**Problem:**
Take the data below and extract the lines from the one with "synth-edff-count = 0" to the one with "num_rows = 42", inclusive, exactly as written.

┌────────

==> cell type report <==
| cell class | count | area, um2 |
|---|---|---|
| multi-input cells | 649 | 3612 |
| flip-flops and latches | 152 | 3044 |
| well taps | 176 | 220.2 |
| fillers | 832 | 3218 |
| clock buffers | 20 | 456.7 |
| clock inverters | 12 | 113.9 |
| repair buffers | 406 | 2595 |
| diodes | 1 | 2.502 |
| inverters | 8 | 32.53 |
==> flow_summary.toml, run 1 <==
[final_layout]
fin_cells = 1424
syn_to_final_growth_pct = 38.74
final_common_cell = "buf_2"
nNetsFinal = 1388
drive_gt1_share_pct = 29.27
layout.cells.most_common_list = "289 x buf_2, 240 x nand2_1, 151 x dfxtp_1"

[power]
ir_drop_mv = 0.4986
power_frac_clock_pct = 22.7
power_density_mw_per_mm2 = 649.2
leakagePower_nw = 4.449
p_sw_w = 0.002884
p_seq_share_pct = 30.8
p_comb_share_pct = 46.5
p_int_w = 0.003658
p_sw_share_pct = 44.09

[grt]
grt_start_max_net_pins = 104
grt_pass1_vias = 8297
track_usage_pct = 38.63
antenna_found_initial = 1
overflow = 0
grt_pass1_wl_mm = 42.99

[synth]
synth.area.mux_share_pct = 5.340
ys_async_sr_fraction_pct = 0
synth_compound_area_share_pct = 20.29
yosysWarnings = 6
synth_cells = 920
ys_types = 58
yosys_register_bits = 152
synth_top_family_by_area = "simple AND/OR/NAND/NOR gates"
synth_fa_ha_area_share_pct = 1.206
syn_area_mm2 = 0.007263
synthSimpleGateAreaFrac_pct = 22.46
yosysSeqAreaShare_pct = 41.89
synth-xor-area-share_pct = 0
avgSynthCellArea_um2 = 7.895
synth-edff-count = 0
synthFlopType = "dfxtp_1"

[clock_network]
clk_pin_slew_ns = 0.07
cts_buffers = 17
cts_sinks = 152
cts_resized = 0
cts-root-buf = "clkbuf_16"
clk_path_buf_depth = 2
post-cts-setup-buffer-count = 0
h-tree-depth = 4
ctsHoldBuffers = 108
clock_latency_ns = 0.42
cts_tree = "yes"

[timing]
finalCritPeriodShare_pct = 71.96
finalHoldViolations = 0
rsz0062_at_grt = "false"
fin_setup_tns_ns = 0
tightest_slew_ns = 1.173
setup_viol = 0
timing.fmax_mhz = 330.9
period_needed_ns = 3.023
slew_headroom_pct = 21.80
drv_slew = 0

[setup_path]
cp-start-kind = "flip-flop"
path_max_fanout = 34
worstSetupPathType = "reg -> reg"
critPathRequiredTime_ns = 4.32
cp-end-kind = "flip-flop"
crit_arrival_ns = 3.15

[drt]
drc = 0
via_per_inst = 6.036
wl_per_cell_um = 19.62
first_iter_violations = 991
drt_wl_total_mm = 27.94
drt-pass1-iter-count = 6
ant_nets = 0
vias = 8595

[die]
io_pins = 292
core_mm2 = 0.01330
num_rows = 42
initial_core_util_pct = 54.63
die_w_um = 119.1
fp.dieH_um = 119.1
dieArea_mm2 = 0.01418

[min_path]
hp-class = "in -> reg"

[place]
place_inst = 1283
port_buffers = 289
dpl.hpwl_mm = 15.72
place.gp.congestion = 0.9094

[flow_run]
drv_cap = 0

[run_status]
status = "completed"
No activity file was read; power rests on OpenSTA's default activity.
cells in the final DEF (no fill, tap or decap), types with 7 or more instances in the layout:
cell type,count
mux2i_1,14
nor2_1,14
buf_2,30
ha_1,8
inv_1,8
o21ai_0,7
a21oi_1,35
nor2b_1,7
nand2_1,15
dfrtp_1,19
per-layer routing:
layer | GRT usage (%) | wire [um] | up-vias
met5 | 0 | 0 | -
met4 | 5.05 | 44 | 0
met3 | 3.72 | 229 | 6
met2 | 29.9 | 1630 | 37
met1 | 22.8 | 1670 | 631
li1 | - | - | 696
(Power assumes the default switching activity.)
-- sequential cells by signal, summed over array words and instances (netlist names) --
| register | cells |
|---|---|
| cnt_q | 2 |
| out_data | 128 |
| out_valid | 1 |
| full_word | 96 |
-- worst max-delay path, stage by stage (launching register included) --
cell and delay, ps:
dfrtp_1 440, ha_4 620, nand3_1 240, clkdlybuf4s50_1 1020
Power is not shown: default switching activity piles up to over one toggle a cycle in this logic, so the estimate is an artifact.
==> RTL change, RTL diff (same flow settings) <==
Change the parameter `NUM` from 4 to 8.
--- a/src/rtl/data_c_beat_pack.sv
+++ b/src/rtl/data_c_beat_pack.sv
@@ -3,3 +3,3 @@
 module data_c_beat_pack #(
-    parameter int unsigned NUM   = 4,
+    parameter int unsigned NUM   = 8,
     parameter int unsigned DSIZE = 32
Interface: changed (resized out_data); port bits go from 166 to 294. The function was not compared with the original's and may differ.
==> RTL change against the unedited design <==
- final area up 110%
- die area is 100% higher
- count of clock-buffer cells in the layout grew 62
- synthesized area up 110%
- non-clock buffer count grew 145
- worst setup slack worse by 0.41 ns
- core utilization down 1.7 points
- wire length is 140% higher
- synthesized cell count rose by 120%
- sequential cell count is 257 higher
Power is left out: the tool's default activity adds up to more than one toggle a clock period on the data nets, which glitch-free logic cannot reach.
==> src/rtl/mult_reg_sequencer_if.sv <==
// Bus bundle between the switch/button front end and the multiplier datapath.
// The master drives operands and controls; the slave returns status and product.
interface mult_reg_sequencer_if #(
  parameter int WIDTH = 8
);

  // Controls and operand from the front end
  logic             Ld_B;
  logic             Start;
  logic             Signed_Mode;
  logic [WIDTH-1:0] Switch_D;

  // Status and product back to the display drivers
  logic             Busy;
  logic             Done;
  logic             X;
  logic [WIDTH-1:0] A;
  logic [WIDTH-1:0] B;

  modport master (
    output Ld_B,
    output Start,
    output Signed_Mode,
    output Switch_D,
    input  Busy,
    input  Done,
    input  X,
    input  A,
    input  B
  );

  modport slave (
    input  Ld_B,
    input  Start,
    input  Signed_Mode,
    input  Switch_D,
    output Busy,
    output Done,
    output X,
    output A,
    output B
  );

endinterface
**src/rtl/bram_mat_seq.sv**
```systemverilog
// bram_mat_seq: owns the single-port matrix BRAM and runs one weight-stationary
// systolic array pass per start: weight load, staggered input stream, buffered result write-back.
module bram_mat_seq #(
   parameter int unsigned ROWS       = 4,
   parameter int unsigned COLS       = 4,
   parameter int unsigned WORD_SIZE  = 16,
   parameter int unsigned ADDR_WIDTH = 32,
   parameter int unsigned W_BASE     = 0,
   parameter int unsigned IN_BASE    = 4,
   parameter int unsigned OUT_BASE   = 11,
   parameter int unsigned DRAIN_MAX  = 64,
   localparam int unsigned MEM_PORT_WIDTH = COLS * WORD_SIZE,
   localparam int unsigned ROW_W = (ROWS > 1) ? $clog2(ROWS) : 1
) (
   input  logic                      clk,
   input  logic                      rst,
   input  logic                      start,
   output logic                      busy,
   output logic                      done,
   output logic                      error,
   output logic                      mem_we,
   output logic [ADDR_WIDTH-1:0]     mem_addr,
   output logic [MEM_PORT_WIDTH-1:0] mem_di,
   input  logic [MEM_PORT_WIDTH-1:0] mem_dout,
   output logic                      sa_w_load,
   output logic [ROW_W-1:0]          sa_w_row,
   output logic [MEM_PORT_WIDTH-1:0] sa_w_data,
   output logic                      sa_in_valid,
   output logic [MEM_PORT_WIDTH-1:0] sa_in_data,
   input  logic                      sa_out_valid,
   input  logic [MEM_PORT_WIDTH-1:0] sa_out_data
);

   localparam int unsigned CW   = $clog2(ROWS + COLS);
   localparam int unsigned PW   = (COLS > 1) ? $clog2(COLS) : 1;
   localparam int unsigned CNTW = $clog2(COLS + 1);
   localparam int unsigned DW   = $clog2(DRAIN_MAX + 1);

   typedef enum logic [2:0] {
      S_IDLE, S_LOAD_W, S_STREAM, S_DRAIN, S_WRITE, S_DONE
   } state_t;

   state_t              state, state_n;
   logic [CW-1:0]       rd_cnt, rd_cnt_n, rd_nxt;
   logic [DW-1:0]       drain_cnt, drain_cnt_n;
   logic [PW-1:0]       wr_cnt, wr_cnt_n, wr_nxt;
   logic                error_n, done_n, busy_n, mem_we_n, sa_w_load_n, sa_in_valid_n;
   logic [ADDR_WIDTH-1:0]     mem_addr_n;
   logic [MEM_PORT_WIDTH-1:0] mem_di_n;
   logic [ROW_W-1:0]          sa_w_row_n;

   // Result buffer: circular FIFO so capture never needs the BRAM port.
   logic [MEM_PORT_WIDTH-1:0] buffer [COLS];
   logic [PW-1:0]       wr_ptr, wr_ptr_n, rd_ptr, rd_ptr_n;
   logic [CNTW-1:0]     count, count_n;
   logic                capture, push, pop, overflow, clear;

   function automatic logic [PW-1:0] ptr_inc(input logic [PW-1:0] p);
      return (p == PW'(COLS - 1)) ? '0 : p + PW'(1);
   endfunction

   // Array data ports are direct copies of the BRAM read port.
   assign sa_w_data  = mem_dout;
   assign sa_in_data = mem_dout;

   always_comb begin
      state_n       = state;
      rd_cnt_n      = rd_cnt;
      drain_cnt_n   = drain_cnt;
      wr_cnt_n      = wr_cnt;
      error_n       = error;
      done_n        = 1'b0;
      mem_we_n      = 1'b0;
      mem_addr_n    = '0;
      mem_di_n      = '0;
      sa_w_load_n   = 1'b0;
      sa_w_row_n    = '0;
      sa_in_valid_n = 1'b0;
      clear         = 1'b0;
      pop           = 1'b0;
      capture       = 1'b0;
      rd_nxt        = rd_cnt + CW'(1);
      wr_nxt        = wr_cnt + PW'(1);

      case (state)
         S_IDLE: begin
            if (start) begin
               state_n     = S_LOAD_W;
               clear       = 1'b1;
               error_n     = 1'b0;
               rd_cnt_n    = '0;
               drain_cnt_n = '0;
               wr_cnt_n    = '0;
               mem_addr_n  = ADDR_WIDTH'(W_BASE);
            end
         end
         S_LOAD_W: begin
            capture     = 1'b1;
            sa_w_load_n = 1'b1;
            sa_w_row_n  = ROW_W'(rd_cnt);
            if (rd_cnt == CW'(ROWS - 1)) begin
               state_n    = S_STREAM;
               rd_cnt_n   = '0;
               mem_addr_n = ADDR_WIDTH'(IN_BASE);
            end else begin
               rd_cnt_n   = rd_nxt;
               mem_addr_n = ADDR_WIDTH'(W_BASE) + ADDR_WIDTH'(rd_nxt);
            end
         end
         S_STREAM: begin
            capture       = 1'b1;
            sa_in_valid_n = 1'b1;
            if (rd_cnt == CW'(ROWS + COLS - 2)) begin
               state_n     = S_DRAIN;
               drain_cnt_n = '0;
            end else begin
               rd_cnt_n   = rd_nxt;
               mem_addr_n = ADDR_WIDTH'(IN_BASE) + ADDR_WIDTH'(rd_nxt);
            end
         end
         S_DRAIN: begin
            capture = 1'b1;
            if (count == CNTW'(COLS)) begin
               state_n    = S_WRITE;
               wr_cnt_n   = '0;
               pop        = 1'b1;
               mem_we_n   = 1'b1;
               mem_addr_n = ADDR_WIDTH'(OUT_BASE);
               mem_di_n   = buffer[rd_ptr];
            end else if (drain_cnt == DW'(DRAIN_MAX - 1)) begin
               state_n = S_DONE;
               error_n = 1'b1;
            end else begin
               drain_cnt_n = drain_cnt + DW'(1);
            end
         end
         S_WRITE: begin
            capture = 1'b1;
            if (wr_cnt == PW'(COLS - 1)) begin
               state_n = S_DONE;
            end else begin
               wr_cnt_n   = wr_nxt;
               pop        = 1'b1;
               mem_we_n   = 1'b1;
               mem_addr_n = ADDR_WIDTH'(OUT_BASE) + ADDR_WIDTH'(wr_nxt);
               mem_di_n   = buffer[rd_ptr];
            end
         end
         S_DONE:  state_n = S_IDLE;
         default: state_n = S_IDLE;
      endcase

      // A result arriving while the buffer is full is dropped and flagged.
      push     = capture && sa_out_valid && (count != CNTW'(COLS));
      overflow = capture && sa_out_valid && (count == CNTW'(COLS));
      if (overflow) error_n = 1'b1;
      if (state == S_WRITE && state_n == S_DONE) done_n = ~error_n;
      busy_n = (state_n != S_IDLE);

      wr_ptr_n = wr_ptr;
      rd_ptr_n = rd_ptr;
      count_n  = count;
      if (clear) begin
         wr_ptr_n = '0;
         rd_ptr_n = '0;
         count_n  = '0;
      end else begin
         if (push) wr_ptr_n = ptr_inc(wr_ptr);
         if (pop)  rd_ptr_n = ptr_inc(rd_ptr);
         if (push && !pop)      count_n = count + CNTW'(1);
         else if (pop && !push) count_n = count - CNTW'(1);
      end
   end

   always_ff @(posedge clk) begin
      if (rst) begin
         state       <= S_IDLE;
         rd_cnt      <= '0;
         drain_cnt   <= '0;
         wr_cnt      <= '0;
         busy        <= 1'b0;
         done        <= 1'b0;
         error       <= 1'b0;
         mem_we      <= 1'b0;
         mem_addr    <= '0;
         mem_di      <= '0;
         sa_w_load   <= 1'b0;
         sa_w_row    <= '0;
         sa_in_valid <= 1'b0;
         wr_ptr      <= '0;
         rd_ptr      <= '0;
         count       <= '0;
         for (int i = 0; i < int'(COLS); i++) buffer[PW'(i)] <= '0;
      end else begin
         state       <= state_n;
         rd_cnt      <= rd_cnt_n;
         drain_cnt   <= drain_cnt_n;
         wr_cnt      <= wr_cnt_n;
         busy        <= busy_n;
         done        <= done_n;
         error       <= error_n;
         mem_we      <= mem_we_n;
         mem_addr    <= mem_addr_n;
         mem_di      <= mem_di_n;
         sa_w_load   <= sa_w_load_n;
         sa_w_row    <= sa_w_row_n;
         sa_in_valid <= sa_in_valid_n;
         wr_ptr      <= wr_ptr_n;
         rd_ptr      <= rd_ptr_n;
         count       <= count_n;
         if (push) buffer[wr_ptr] <= sa_out_data;
      end
   end

endmodule

```
## src/rtl/load_store_unit_if.sv

```systemverilog
// Request/response and data_memory signal bundle for load_store_unit.
// slave = the LSU's view; master = the execute stage plus memory side.
interface load_store_unit_if;
  logic        req_valid_i;
  logic        req_ready_o;
  logic        req_is_store_i;
  logic [2:0]  req_funct3_i;
  logic [31:0] req_addr_i;
  logic [31:0] req_wdata_i;
  logic [4:0]  req_rd_i;
  logic        resp_valid_o;
  logic        resp_ready_i;
  logic [31:0] resp_data_o;
  logic [4:0]  resp_rd_o;
  logic        misaligned_o;
  logic [31:0] mem_addr_o;
  logic        mem_read_enable_o;
  logic        mem_write_enable_o;
  logic [31:0] mem_write_data_o;
  logic [3:0]  mem_write_mask_o;
  logic [31:0] mem_read_data_i;
  logic        mem_busy_i;

  modport slave (
    input  req_valid_i, req_is_store_i, req_funct3_i, req_addr_i, req_wdata_i, req_rd_i,
    input  resp_ready_i, mem_read_data_i, mem_busy_i,
    output req_ready_o, resp_valid_o, resp_data_o, resp_rd_o, misaligned_o,
    output mem_addr_o, mem_read_enable_o, mem_write_enable_o, mem_write_data_o, mem_write_mask_o
  );

  modport master (
    output req_valid_i, req_is_store_i, req_funct3_i, req_addr_i, req_wdata_i, req_rd_i,
    output resp_ready_i, mem_read_data_i, mem_busy_i,
    input  req_ready_o, resp_valid_o, resp_data_o, resp_rd_o, misaligned_o,
    input  mem_addr_o, mem_read_enable_o, mem_write_enable_o, mem_write_data_o, mem_write_mask_o
  );
endinterface

```

## src/rtl/load_store_unit.sv

```systemverilog
// Single-outstanding load/store unit between execute and data_memory.
// Define LSU_MISALIGN_TRAP_EN to trap misaligned half/word accesses instead of force-aligning them.
module load_store_unit #(
  parameter int width_p = 32
) (
  input logic clk_i,
  input logic reset_i,
  load_store_unit_if.slave bus
);

  localparam logic [2:0] ST_IDLE       = 3'd0;
  localparam logic [2:0] ST_ISSUE      = 3'd1;
  localparam logic [2:0] ST_WAIT_STORE = 3'd2;
  localparam logic [2:0] ST_LOAD_DATA  = 3'd3;
  localparam logic [2:0] ST_RESP       = 3'd4;

  logic [2:0]         r_state;
  logic               r_is_store;
  logic [2:0]         r_funct3;
  logic [1:0]         r_off;
  logic [4:0]         r_rd;
  logic               r_mis;
  logic [width_p-1:0] r_mem_addr;
  logic [width_p-1:0] r_mem_wdata;
  logic [3:0]         r_mem_mask;
  logic               r_mem_re;
  logic               r_mem_we;
  logic [width_p-1:0] r_resp_data;

  logic               w_ready;
  logic               w_fire;
  logic               w_is_byte;
  logic               w_is_half;
  logic               w_mis;
  logic [width_p-1:0] w_st_data;
  logic [3:0]         w_st_mask;
  logic [7:0]         w_ld_byte;
  logic [15:0]        w_ld_half;
  logic [width_p-1:0] w_load_data;

  assign w_ready   = (r_state == ST_IDLE);
  assign w_fire    = bus.req_valid_i & w_ready;
  assign w_is_byte = (bus.req_funct3_i[1:0] == 2'b00);
  assign w_is_half = (bus.req_funct3_i[1:0] == 2'b01);

`ifdef LSU_MISALIGN_TRAP_EN
  assign w_mis = (w_is_half & bus.req_addr_i[0]) |
                 (!w_is_byte & !w_is_half & (bus.req_addr_i[1:0] != 2'b00));
`else
  assign w_mis = 1'b0;
`endif

  // Lane placement ignores the low address bits a half/word does not use, which force-aligns them.
  // NOTE: every always_comb output gets a default first, so no path can infer a latch.
  always_comb begin
    w_st_data = bus.req_wdata_i;
    w_st_mask = 4'b1111;
    if (w_is_byte) begin
      w_st_data = {4{bus.req_wdata_i[7:0]}};
      w_st_mask = 4'b0001 << bus.req_addr_i[1:0];
    end else if (w_is_half) begin
      w_st_data = {2{bus.req_wdata_i[15:0]}};
      w_st_mask = 4'b0011 << {bus.req_addr_i[1], 1'b0};
    end
  end

  assign w_ld_byte = bus.mem_read_data_i[{r_off, 3'b000} +: 8];
  assign w_ld_half = bus.mem_read_data_i[{r_off[1], 4'b0000} +: 16];

  always_comb begin
    w_load_data = bus.mem_read_data_i;
    case (r_funct3)
      3'b000:  w_load_data = {{24{w_ld_byte[7]}}, w_ld_byte};
      3'b100:  w_load_data = {24'd0, w_ld_byte};
      3'b001:  w_load_data = {{16{w_ld_half[15]}}, w_ld_half};
      3'b101:  w_load_data = {16'd0, w_ld_half};
      default: w_load_data = bus.mem_read_data_i;
    endcase
  end

  // NOTE: state registers use non-blocking assignments so every flop samples pre-edge values.
  always_ff @(posedge clk_i) begin
    if (reset_i) begin
      r_state     <= ST_IDLE;
      r_is_store  <= 1'b0;
      r_funct3    <= 3'd0;
      r_off       <= 2'd0;
      r_rd        <= 5'd0;
      r_mis       <= 1'b0;
      r_mem_addr  <= '0;
      r_mem_wdata <= '0;
      r_mem_mask  <= 4'd0;
      r_mem_re    <= 1'b0;
      r_mem_we    <= 1'b0;
      r_resp_data <= '0;
    end else begin
      case (r_state)
        ST_IDLE: begin
          if (w_fire) begin
            r_is_store  <= bus.req_is_store_i;
            r_funct3    <= bus.req_funct3_i;
            r_off       <= bus.req_addr_i[1:0];
            r_rd        <= bus.req_rd_i;
            r_mis       <= w_mis;
            r_mem_addr  <= {bus.req_addr_i[31:2], 2'b00};
            r_mem_wdata <= bus.req_is_store_i ? w_st_data : '0;
            r_mem_mask  <= bus.req_is_store_i ? w_st_mask : 4'd0;
            r_mem_re    <= !bus.req_is_store_i & !w_mis;
            r_mem_we    <= bus.req_is_store_i & !w_mis;
            r_state     <= ST_ISSUE;
          end
        end
        ST_ISSUE: begin
          r_mem_re <= 1'b0;
          r_mem_we <= 1'b0;
          if (r_mis) begin
            r_resp_data <= '0;
            r_state     <= r_is_store ? ST_IDLE : ST_RESP;
          end else if (r_is_store) begin
            r_state <= bus.mem_busy_i ? ST_WAIT_STORE : ST_IDLE;
          end else begin
            r_state <= ST_LOAD_DATA;
          end
        end
        ST_WAIT_STORE: begin
          if (!bus.mem_busy_i) r_state <= ST_IDLE;
        end
        ST_LOAD_DATA: begin
          r_resp_data <= w_load_data;
          r_state     <= ST_RESP;
        end
        ST_RESP: begin
          if (bus.resp_ready_i) r_state <= ST_IDLE;
        end
        default: r_state <= ST_IDLE;
      endcase
    end
  end

  assign bus.req_ready_o        = w_ready;
  assign bus.resp_valid_o       = (r_state == ST_RESP);
  assign bus.resp_data_o        = r_resp_data;
  assign bus.resp_rd_o          = r_rd;
  assign bus.mem_addr_o         = r_mem_addr;
  assign bus.mem_read_enable_o  = r_mem_re;
  assign bus.mem_write_enable_o = r_mem_we;
  assign bus.mem_write_data_o   = r_mem_wdata;
  assign bus.mem_write_mask_o   = r_mem_mask;

`ifdef LSU_MISALIGN_TRAP_EN
  // A trapped store flags during its ISSUE cycle; a trapped load flags for its whole response.
  assign bus.misaligned_o = r_mis & (((r_state == ST_ISSUE) & r_is_store) | (r_state == ST_RESP));
`else
  assign bus.misaligned_o = 1'b0;
`endif

endmodule

```

## src/flat_wrapper.sv

```systemverilog
// flat-port wrapper written by rule: the top's interface ports become plain ports
module load_store_unit_flat 
#(
  parameter int width_p = 32
)
  (clk_i, reset_i, bus_req_valid_i, bus_req_is_store_i, bus_req_funct3_i, bus_req_addr_i, bus_req_wdata_i, bus_req_rd_i, bus_resp_ready_i, bus_mem_read_data_i, bus_mem_busy_i, bus_req_ready_o, bus_resp_valid_o, bus_resp_data_o, bus_resp_rd_o, bus_misaligned_o, bus_mem_addr_o, bus_mem_read_enable_o, bus_mem_write_enable_o, bus_mem_write_data_o, bus_mem_write_mask_o);
  load_store_unit_if bus_i ();
  input logic clk_i;
  input logic reset_i;
  input wire logic [$bits(bus_i.req_valid_i)-1:0] bus_req_valid_i;
  input wire logic [$bits(bus_i.req_is_store_i)-1:0] bus_req_is_store_i;
  input wire logic [$bits(bus_i.req_funct3_i)-1:0] bus_req_funct3_i;
  input wire logic [$bits(bus_i.req_addr_i)-1:0] bus_req_addr_i;
  input wire logic [$bits(bus_i.req_wdata_i)-1:0] bus_req_wdata_i;
  input wire logic [$bits(bus_i.req_rd_i)-1:0] bus_req_rd_i;
  input wire logic [$bits(bus_i.resp_ready_i)-1:0] bus_resp_ready_i;
  input wire logic [$bits(bus_i.mem_read_data_i)-1:0] bus_mem_read_data_i;
  input wire logic [$bits(bus_i.mem_busy_i)-1:0] bus_mem_busy_i;
  output wire logic [$bits(bus_i.req_ready_o)-1:0] bus_req_ready_o;
  output wire logic [$bits(bus_i.resp_valid_o)-1:0] bus_resp_valid_o;
  output wire logic [$bits(bus_i.resp_data_o)-1:0] bus_resp_data_o;
  output wire logic [$bits(bus_i.resp_rd_o)-1:0] bus_resp_rd_o;
  output wire logic [$bits(bus_i.misaligned_o)-1:0] bus_misaligned_o;
  output wire logic [$bits(bus_i.mem_addr_o)-1:0] bus_mem_addr_o;
  output wire logic [$bits(bus_i.mem_read_enable_o)-1:0] bus_mem_read_enable_o;
  output wire logic [$bits(bus_i.mem_write_enable_o)-1:0] bus_mem_write_enable_o;
  output wire logic [$bits(bus_i.mem_write_data_o)-1:0] bus_mem_write_data_o;
  output wire logic [$bits(bus_i.mem_write_mask_o)-1:0] bus_mem_write_mask_o;
  assign bus_i.req_valid_i = bus_req_valid_i;
  assign bus_i.req_is_store_i = bus_req_is_store_i;
  assign bus_i.req_funct3_i = bus_req_funct3_i;
  assign bus_i.req_addr_i = bus_req_addr_i;
  assign bus_i.req_wdata_i = bus_req_wdata_i;
  assign bus_i.req_rd_i = bus_req_rd_i;
  assign bus_i.resp_ready_i = bus_resp_ready_i;
  assign bus_i.mem_read_data_i = bus_mem_read_data_i;
  assign bus_i.mem_busy_i = bus_mem_busy_i;
  assign bus_req_ready_o = bus_i.req_ready_o;
  assign bus_resp_valid_o = bus_i.resp_valid_o;
  assign bus_resp_data_o = bus_i.resp_data_o;
  assign bus_resp_rd_o = bus_i.resp_rd_o;
  assign bus_misaligned_o = bus_i.misaligned_o;
  assign bus_mem_addr_o = bus_i.mem_addr_o;
  assign bus_mem_read_enable_o = bus_i.mem_read_enable_o;
  assign bus_mem_write_enable_o = bus_i.mem_write_enable_o;
  assign bus_mem_write_data_o = bus_i.mem_write_data_o;
  assign bus_mem_write_mask_o = bus_i.mem_write_mask_o;
  load_store_unit #(.width_p(width_p)) u_core (.clk_i(clk_i), .reset_i(reset_i), .bus(bus_i));
endmodule
```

└────────

**Response box:**
synth-edff-count = 0
synthFlopType = "dfxtp_1"

[clock_network]
clk_pin_slew_ns = 0.07
cts_buffers = 17
cts_sinks = 152
cts_resized = 0
cts-root-buf = "clkbuf_16"
clk_path_buf_depth = 2
post-cts-setup-buffer-count = 0
h-tree-depth = 4
ctsHoldBuffers = 108
clock_latency_ns = 0.42
cts_tree = "yes"

[timing]
finalCritPeriodShare_pct = 71.96
finalHoldViolations = 0
rsz0062_at_grt = "false"
fin_setup_tns_ns = 0
tightest_slew_ns = 1.173
setup_viol = 0
timing.fmax_mhz = 330.9
period_needed_ns = 3.023
slew_headroom_pct = 21.80
drv_slew = 0

[setup_path]
cp-start-kind = "flip-flop"
path_max_fanout = 34
worstSetupPathType = "reg -> reg"
critPathRequiredTime_ns = 4.32
cp-end-kind = "flip-flop"
crit_arrival_ns = 3.15

[drt]
drc = 0
via_per_inst = 6.036
wl_per_cell_um = 19.62
first_iter_violations = 991
drt_wl_total_mm = 27.94
drt-pass1-iter-count = 6
ant_nets = 0
vias = 8595

[die]
io_pins = 292
core_mm2 = 0.01330
num_rows = 42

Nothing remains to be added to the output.